The task:
In exact form, please repeat the records from their opening line down to the line with "[power breakdown]", including that line.

Stored data entries:
______
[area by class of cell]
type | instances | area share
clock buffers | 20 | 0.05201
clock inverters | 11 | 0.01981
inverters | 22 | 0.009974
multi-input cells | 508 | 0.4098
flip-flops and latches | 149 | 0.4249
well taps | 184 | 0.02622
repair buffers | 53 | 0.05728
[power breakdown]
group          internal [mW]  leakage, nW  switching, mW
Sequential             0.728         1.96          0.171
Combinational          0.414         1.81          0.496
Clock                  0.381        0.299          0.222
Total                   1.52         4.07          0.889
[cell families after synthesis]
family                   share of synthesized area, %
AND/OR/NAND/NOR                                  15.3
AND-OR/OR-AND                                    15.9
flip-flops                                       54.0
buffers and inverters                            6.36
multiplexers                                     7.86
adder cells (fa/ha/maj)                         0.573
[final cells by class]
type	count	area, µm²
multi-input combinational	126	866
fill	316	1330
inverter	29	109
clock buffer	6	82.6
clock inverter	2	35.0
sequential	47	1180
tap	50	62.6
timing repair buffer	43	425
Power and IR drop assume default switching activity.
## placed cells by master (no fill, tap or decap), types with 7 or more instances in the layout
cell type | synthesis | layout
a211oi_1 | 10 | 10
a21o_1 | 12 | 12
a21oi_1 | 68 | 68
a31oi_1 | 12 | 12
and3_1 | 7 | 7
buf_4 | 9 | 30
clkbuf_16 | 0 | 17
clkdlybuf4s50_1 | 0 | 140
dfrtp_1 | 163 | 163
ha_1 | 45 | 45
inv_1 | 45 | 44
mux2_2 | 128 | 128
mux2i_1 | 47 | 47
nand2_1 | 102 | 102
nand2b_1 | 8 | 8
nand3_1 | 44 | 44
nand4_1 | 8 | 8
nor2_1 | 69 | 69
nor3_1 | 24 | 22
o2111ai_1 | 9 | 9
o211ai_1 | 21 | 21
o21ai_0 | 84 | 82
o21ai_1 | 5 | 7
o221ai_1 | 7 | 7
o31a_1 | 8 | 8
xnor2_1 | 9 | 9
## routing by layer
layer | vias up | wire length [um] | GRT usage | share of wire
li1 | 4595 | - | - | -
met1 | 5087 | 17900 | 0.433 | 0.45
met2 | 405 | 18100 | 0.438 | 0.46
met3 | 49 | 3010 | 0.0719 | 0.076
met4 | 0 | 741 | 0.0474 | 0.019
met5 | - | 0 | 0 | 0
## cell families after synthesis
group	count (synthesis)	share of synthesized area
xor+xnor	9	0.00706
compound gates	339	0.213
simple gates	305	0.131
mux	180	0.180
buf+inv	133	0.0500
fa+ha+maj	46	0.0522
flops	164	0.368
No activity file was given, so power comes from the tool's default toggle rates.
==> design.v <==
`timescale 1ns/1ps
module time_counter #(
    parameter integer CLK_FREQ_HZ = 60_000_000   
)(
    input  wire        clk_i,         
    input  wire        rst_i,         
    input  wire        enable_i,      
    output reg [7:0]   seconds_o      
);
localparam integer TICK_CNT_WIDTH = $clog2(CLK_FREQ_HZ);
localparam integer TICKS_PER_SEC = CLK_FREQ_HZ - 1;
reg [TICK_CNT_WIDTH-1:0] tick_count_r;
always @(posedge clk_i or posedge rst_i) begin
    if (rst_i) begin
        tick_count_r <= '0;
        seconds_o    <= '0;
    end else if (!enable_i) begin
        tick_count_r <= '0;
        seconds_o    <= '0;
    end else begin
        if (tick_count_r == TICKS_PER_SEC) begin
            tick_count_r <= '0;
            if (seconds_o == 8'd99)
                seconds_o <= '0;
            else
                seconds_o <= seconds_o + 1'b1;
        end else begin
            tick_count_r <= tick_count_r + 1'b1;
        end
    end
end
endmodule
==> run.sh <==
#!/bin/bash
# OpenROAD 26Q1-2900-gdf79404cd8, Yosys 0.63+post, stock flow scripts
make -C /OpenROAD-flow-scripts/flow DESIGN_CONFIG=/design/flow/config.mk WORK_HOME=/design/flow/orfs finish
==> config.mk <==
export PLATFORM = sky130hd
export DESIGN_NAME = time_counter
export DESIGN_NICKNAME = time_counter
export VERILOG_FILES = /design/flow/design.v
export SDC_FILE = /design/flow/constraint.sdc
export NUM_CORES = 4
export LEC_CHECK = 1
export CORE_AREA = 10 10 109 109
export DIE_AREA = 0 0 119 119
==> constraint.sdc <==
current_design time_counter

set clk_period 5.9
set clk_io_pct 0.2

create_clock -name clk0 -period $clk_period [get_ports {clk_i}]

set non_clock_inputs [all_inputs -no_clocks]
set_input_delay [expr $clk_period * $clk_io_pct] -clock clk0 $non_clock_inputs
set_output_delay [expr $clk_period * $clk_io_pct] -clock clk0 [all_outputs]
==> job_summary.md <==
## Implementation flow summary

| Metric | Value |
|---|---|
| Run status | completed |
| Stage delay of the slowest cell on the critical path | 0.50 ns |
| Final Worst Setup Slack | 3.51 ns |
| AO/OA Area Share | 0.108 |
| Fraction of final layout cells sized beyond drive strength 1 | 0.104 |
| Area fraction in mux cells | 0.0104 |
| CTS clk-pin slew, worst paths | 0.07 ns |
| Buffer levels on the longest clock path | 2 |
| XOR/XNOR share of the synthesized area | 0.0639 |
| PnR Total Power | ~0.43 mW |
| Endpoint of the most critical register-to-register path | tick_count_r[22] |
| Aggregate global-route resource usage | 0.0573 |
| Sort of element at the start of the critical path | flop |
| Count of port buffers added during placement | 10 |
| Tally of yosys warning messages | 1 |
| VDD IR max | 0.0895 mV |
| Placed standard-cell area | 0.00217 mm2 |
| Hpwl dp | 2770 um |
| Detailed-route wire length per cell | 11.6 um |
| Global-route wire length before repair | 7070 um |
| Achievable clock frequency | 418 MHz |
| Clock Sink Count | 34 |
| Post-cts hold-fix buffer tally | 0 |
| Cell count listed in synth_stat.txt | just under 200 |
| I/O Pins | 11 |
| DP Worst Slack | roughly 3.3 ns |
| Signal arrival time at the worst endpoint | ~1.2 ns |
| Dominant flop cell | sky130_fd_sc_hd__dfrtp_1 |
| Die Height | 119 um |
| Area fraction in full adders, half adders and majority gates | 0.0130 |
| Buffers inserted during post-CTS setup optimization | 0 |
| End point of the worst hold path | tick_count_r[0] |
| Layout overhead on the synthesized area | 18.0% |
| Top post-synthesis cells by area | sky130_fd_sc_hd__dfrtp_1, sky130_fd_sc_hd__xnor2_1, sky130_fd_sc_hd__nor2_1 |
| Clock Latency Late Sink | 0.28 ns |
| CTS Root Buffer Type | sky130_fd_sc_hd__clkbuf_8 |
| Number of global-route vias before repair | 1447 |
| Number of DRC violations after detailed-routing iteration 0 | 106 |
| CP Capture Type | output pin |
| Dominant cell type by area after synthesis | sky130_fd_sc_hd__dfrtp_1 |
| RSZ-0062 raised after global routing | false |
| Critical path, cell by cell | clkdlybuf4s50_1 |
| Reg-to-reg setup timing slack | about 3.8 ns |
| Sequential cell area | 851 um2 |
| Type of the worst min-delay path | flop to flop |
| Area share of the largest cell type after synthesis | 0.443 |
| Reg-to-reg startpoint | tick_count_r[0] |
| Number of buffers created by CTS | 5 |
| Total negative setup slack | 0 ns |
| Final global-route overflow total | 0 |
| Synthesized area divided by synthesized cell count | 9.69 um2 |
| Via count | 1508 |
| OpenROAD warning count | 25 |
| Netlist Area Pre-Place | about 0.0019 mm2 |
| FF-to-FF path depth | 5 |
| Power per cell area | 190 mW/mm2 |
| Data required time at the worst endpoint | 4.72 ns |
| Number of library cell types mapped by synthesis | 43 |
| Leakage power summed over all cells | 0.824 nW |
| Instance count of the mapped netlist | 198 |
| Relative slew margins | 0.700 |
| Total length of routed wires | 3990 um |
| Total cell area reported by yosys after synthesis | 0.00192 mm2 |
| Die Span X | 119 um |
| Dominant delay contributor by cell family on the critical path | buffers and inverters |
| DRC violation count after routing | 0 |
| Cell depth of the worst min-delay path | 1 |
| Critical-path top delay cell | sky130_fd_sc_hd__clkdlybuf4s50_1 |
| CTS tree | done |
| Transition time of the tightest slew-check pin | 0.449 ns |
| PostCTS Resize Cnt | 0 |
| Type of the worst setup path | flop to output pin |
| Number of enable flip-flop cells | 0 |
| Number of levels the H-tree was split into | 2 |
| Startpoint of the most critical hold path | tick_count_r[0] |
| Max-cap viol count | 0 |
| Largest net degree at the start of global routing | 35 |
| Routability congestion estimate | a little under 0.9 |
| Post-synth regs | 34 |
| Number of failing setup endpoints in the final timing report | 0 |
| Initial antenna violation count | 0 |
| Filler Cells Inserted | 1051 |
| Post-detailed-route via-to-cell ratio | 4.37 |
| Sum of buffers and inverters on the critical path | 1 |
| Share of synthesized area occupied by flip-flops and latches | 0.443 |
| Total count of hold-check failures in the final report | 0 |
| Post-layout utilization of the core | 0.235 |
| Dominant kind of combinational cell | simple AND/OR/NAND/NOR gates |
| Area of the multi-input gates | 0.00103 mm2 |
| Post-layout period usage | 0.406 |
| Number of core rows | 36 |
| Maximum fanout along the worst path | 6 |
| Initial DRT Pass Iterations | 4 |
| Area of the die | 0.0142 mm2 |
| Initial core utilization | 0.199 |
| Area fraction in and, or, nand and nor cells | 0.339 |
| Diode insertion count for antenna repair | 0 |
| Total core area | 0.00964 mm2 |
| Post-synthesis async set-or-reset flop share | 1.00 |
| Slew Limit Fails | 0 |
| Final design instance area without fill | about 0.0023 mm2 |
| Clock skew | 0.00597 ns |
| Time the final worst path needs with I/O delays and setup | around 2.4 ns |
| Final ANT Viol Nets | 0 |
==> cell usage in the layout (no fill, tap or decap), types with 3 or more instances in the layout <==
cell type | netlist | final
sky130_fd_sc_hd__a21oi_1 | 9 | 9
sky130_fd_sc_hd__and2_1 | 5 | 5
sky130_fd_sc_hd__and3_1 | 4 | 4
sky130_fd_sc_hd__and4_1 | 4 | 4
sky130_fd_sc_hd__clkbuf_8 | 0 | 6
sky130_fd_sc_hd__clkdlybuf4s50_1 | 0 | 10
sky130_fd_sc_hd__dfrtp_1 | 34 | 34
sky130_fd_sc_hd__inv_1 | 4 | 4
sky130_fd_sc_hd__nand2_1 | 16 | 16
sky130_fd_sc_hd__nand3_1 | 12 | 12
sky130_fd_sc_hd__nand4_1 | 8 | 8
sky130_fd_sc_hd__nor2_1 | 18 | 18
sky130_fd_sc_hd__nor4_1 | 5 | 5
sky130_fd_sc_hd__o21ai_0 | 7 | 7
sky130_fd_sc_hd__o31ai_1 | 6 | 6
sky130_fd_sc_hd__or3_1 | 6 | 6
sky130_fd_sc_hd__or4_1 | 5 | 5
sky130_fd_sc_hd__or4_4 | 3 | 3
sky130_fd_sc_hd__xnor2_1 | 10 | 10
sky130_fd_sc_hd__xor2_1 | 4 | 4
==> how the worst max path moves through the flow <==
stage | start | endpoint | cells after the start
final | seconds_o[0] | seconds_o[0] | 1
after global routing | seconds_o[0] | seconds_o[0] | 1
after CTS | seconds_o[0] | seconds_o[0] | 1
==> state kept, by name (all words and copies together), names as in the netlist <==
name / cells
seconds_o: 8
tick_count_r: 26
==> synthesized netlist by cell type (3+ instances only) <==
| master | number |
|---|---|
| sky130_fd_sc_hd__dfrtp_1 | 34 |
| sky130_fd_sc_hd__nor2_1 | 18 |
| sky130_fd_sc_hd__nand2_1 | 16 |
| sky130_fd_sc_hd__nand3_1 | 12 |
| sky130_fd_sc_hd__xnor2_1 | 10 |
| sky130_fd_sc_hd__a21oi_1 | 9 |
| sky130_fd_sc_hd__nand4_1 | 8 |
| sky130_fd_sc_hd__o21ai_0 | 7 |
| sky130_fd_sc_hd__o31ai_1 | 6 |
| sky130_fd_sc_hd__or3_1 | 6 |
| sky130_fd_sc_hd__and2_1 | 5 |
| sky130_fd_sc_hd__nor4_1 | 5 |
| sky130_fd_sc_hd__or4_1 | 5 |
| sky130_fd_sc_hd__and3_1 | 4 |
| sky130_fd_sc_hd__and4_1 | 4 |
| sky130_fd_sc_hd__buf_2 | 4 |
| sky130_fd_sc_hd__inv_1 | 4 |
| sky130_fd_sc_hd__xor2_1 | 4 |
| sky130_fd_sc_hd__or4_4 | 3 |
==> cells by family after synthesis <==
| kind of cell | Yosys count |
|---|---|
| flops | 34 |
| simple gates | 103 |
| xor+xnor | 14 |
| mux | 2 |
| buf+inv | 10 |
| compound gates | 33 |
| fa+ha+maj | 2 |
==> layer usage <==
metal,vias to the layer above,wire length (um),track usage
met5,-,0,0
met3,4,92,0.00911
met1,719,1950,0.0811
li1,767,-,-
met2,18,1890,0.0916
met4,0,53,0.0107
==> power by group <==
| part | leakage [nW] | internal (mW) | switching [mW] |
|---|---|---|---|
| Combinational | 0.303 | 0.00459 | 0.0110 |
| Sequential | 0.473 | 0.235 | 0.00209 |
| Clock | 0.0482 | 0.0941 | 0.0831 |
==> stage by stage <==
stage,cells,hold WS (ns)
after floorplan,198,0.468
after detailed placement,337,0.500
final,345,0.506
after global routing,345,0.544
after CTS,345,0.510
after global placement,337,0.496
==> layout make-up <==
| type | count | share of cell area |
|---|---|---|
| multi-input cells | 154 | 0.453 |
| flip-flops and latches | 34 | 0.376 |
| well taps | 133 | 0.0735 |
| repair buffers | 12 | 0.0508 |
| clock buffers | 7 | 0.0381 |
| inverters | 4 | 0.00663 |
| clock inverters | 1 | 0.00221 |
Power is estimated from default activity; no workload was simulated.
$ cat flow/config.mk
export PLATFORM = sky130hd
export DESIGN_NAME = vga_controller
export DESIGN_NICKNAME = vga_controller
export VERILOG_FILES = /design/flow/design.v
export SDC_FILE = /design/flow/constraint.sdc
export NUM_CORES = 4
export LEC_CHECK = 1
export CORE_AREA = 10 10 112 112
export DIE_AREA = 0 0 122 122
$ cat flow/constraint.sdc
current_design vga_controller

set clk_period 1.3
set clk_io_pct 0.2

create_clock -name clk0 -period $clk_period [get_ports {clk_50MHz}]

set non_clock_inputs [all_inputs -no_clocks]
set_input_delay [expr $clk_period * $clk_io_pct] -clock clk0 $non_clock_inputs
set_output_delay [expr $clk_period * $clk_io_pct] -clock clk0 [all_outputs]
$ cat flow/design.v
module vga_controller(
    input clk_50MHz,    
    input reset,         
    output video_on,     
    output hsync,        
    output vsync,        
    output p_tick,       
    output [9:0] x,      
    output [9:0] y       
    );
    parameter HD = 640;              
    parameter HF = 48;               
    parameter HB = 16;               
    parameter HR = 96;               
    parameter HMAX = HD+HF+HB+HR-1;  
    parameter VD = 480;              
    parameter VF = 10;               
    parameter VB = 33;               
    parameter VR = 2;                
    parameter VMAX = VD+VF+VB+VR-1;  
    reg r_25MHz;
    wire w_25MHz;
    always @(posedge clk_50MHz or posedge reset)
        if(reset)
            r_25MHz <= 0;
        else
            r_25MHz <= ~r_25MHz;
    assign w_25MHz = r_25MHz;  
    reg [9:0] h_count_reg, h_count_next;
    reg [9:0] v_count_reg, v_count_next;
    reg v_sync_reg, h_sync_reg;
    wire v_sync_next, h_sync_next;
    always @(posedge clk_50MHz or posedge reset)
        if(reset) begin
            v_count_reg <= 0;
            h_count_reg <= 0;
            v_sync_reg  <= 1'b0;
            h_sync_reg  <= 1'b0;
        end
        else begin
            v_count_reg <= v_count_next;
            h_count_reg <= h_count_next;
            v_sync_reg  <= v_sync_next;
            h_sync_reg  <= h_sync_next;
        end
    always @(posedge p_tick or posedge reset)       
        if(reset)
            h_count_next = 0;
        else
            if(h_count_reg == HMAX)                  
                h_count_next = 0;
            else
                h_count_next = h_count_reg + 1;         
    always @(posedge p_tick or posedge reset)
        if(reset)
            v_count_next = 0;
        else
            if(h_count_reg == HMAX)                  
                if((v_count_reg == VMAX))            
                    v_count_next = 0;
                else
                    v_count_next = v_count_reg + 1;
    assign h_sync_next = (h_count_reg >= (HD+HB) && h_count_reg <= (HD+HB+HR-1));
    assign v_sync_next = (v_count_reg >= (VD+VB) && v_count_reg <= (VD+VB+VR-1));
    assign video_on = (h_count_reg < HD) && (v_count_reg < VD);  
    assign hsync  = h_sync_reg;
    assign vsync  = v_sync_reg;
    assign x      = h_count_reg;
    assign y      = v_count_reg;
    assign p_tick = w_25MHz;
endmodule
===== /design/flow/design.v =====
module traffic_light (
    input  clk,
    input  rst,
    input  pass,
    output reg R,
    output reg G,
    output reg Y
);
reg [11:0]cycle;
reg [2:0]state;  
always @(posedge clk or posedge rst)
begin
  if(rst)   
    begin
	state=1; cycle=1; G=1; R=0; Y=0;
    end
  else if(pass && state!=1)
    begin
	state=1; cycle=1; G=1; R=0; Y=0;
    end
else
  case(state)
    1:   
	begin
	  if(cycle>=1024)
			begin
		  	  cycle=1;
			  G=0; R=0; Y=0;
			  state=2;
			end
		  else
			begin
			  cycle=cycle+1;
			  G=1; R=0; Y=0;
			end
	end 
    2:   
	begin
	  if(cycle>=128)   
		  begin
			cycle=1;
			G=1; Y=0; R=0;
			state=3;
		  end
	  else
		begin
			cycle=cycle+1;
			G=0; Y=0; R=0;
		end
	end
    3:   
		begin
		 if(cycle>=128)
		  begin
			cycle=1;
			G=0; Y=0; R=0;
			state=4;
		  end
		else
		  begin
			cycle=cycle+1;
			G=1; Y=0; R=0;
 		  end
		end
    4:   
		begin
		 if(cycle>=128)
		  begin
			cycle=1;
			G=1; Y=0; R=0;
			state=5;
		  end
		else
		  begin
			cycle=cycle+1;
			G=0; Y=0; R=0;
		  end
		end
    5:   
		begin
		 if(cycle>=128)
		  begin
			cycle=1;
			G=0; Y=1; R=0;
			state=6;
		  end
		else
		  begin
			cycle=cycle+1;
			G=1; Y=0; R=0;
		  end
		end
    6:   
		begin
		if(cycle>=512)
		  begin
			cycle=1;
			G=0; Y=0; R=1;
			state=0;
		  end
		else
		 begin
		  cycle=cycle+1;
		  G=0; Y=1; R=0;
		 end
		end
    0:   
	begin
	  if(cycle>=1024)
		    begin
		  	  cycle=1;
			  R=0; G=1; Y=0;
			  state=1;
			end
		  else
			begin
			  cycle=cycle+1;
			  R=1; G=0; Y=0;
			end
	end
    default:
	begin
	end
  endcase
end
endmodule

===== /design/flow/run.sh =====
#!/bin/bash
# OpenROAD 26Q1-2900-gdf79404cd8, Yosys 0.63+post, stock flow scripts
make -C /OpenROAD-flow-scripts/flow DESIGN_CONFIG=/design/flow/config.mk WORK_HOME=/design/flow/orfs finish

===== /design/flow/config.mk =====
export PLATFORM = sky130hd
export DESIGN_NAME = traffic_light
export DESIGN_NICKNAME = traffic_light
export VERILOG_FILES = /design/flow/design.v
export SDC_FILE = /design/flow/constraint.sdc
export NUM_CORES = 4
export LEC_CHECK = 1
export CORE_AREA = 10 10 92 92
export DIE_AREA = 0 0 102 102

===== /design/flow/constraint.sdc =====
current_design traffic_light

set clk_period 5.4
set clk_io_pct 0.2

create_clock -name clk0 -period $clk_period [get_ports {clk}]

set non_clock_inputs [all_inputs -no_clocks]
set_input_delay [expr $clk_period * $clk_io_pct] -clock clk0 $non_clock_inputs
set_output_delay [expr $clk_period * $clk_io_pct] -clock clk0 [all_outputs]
______
Task result:
[area by class of cell]
type | instances | area share
clock buffers | 20 | 0.05201
clock inverters | 11 | 0.01981
inverters | 22 | 0.009974
multi-input cells | 508 | 0.4098
flip-flops and latches | 149 | 0.4249
well taps | 184 | 0.02622
repair buffers | 53 | 0.05728
[power breakdown]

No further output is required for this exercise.